** Information given follows **

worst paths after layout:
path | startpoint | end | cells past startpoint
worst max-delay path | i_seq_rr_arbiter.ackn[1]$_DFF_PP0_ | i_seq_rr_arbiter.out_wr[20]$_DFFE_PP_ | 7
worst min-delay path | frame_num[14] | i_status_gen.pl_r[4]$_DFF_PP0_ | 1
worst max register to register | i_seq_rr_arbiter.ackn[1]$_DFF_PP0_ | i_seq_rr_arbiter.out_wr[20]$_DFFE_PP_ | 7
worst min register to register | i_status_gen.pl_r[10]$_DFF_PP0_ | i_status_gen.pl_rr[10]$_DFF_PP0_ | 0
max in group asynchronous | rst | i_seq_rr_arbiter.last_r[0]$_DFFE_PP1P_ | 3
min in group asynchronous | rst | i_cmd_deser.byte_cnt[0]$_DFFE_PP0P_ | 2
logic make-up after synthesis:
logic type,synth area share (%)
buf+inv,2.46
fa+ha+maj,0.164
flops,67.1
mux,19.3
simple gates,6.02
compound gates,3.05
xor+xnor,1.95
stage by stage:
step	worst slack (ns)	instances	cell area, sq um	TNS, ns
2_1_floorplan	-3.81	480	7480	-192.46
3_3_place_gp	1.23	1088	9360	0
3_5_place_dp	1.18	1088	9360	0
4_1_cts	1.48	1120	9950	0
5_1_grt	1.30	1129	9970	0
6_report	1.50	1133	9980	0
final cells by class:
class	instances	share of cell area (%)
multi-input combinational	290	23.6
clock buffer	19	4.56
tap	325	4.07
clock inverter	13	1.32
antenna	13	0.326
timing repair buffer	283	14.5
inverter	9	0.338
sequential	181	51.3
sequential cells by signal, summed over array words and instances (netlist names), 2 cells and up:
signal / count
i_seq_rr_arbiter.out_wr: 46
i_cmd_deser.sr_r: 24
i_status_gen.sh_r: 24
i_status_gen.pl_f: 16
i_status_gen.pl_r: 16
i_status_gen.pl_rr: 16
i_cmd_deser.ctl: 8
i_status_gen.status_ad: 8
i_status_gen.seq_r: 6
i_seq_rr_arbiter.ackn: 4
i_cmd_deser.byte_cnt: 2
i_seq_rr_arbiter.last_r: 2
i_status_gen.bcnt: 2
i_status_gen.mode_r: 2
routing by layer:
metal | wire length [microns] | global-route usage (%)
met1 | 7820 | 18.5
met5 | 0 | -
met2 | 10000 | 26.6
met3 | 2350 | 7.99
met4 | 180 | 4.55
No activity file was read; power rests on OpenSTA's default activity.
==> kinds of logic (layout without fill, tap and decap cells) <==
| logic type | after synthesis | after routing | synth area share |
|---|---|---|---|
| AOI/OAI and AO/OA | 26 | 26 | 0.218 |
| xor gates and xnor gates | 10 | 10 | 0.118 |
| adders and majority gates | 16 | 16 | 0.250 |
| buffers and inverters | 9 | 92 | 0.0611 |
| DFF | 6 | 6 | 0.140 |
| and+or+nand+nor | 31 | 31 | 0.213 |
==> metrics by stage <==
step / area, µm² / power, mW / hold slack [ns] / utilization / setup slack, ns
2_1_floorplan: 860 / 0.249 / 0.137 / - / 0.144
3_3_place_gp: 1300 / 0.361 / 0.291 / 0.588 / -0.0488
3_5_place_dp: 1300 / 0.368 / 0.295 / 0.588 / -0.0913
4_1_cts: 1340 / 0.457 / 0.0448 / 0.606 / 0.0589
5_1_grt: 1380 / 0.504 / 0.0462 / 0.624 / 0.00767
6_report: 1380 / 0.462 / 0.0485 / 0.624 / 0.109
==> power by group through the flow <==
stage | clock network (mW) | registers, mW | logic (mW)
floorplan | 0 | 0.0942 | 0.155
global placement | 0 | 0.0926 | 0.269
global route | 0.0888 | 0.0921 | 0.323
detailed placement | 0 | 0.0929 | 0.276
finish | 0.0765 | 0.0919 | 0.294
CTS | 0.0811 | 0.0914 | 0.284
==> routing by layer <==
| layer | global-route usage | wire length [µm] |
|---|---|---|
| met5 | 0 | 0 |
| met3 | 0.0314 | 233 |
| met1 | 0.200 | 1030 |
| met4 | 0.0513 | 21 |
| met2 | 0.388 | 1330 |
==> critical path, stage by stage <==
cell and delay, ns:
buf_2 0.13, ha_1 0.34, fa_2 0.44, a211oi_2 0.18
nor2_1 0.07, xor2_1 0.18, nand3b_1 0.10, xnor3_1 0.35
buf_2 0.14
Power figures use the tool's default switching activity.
### config.mk
export PLATFORM = sky130hd
export DESIGN_NAME = video_timing
export DESIGN_NICKNAME = d
export VERILOG_FILES = /design/src/verilog/video_pkg.sv /design/src/verilog/video_timing.sv
export VERILOG_INCLUDE_DIRS = /design/src /design/src/verilog
export SDC_FILE = /design/constraint.sdc
export NUM_CORES = 1
export LEC_CHECK = 0
export ABC_AREA = 1
export BUFFER_PORTS_ARGS = -buffer_cell sky130_fd_sc_hd__buf_2
export CORE_MARGIN = 2
export CORE_UTILIZATION = 53
export DETAILED_ROUTE_END_ITERATION = 10
export GPL_TIMING_DRIVEN = 0
export PLACE_DENSITY = 0.81
export SYNTH_ARGS = -nofsm -noshare
export SYNTH_HDL_FRONTEND = slang
export SYNTH_SLANG_ARGS = --single-unit
### constraint.sdc
create_clock -name clock -period 1.9 [get_ports clock]
set_clock_uncertainty 0.15 [all_clocks]
set_input_delay 0.285 -clock clock [delete_from_list [all_inputs] [get_ports clock]]
set_output_delay 0.285 -clock clock [all_outputs]
set_load 0.1 [all_outputs]
File: config.mk
export PLATFORM = sky130hd
export DESIGN_NAME = bus_decoder
export DESIGN_NICKNAME = d
export VERILOG_FILES = /design/src/verilog/bus_pkg.sv /design/src/verilog/video_pkg.sv /design/src/verilog/bus_decoder.sv
export VERILOG_INCLUDE_DIRS = /design/src /design/src/verilog
export SDC_FILE = /design/constraint.sdc
export NUM_CORES = 1
export LEC_CHECK = 0
export BUFFER_PORTS_ARGS = -buffer_cell sky130_fd_sc_hd__buf_2
export CORE_AREA = 2 2 52 54
export DETAILED_ROUTE_END_ITERATION = 16
export DIE_AREA = 0 0 54 56
export PLACE_DENSITY = 0.78
export SYNTH_ARGS = -nofsm -noshare
export SYNTH_HDL_FRONTEND = slang
export SYNTH_SLANG_ARGS = --single-unit
File: constraint.sdc
create_clock -name clock -period 2.8 [get_ports clock]
set_clock_uncertainty 0.1 [all_clocks]
set_input_delay 0.7 -clock clock [delete_from_list [all_inputs] [get_ports clock]]
set_output_delay 0.7 -clock clock [all_outputs]
set_load 0.01 [all_outputs]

** End of Information given **

▶ [What you will do]:
Write out exactly the lines above between the line with "5_1_grt: 1380 /" and the line with "buf_2 0.13, ha_1", inclusive, and nothing beyond them.

▶ [Answer section]:
5_1_grt: 1380 / 0.504 / 0.0462 / 0.624 / 0.00767
6_report: 1380 / 0.462 / 0.0485 / 0.624 / 0.109
==> power by group through the flow <==
stage | clock network (mW) | registers, mW | logic (mW)
floorplan | 0 | 0.0942 | 0.155
global placement | 0 | 0.0926 | 0.269
global route | 0.0888 | 0.0921 | 0.323
detailed placement | 0 | 0.0929 | 0.276
finish | 0.0765 | 0.0919 | 0.294
CTS | 0.0811 | 0.0914 | 0.284
==> routing by layer <==
| layer | global-route usage | wire length [µm] |
|---|---|---|
| met5 | 0 | 0 |
| met3 | 0.0314 | 233 |
| met1 | 0.200 | 1030 |
| met4 | 0.0513 | 21 |
| met2 | 0.388 | 1330 |
==> critical path, stage by stage <==
cell and delay, ns:
buf_2 0.13, ha_1 0.34, fa_2 0.44, a211oi_2 0.18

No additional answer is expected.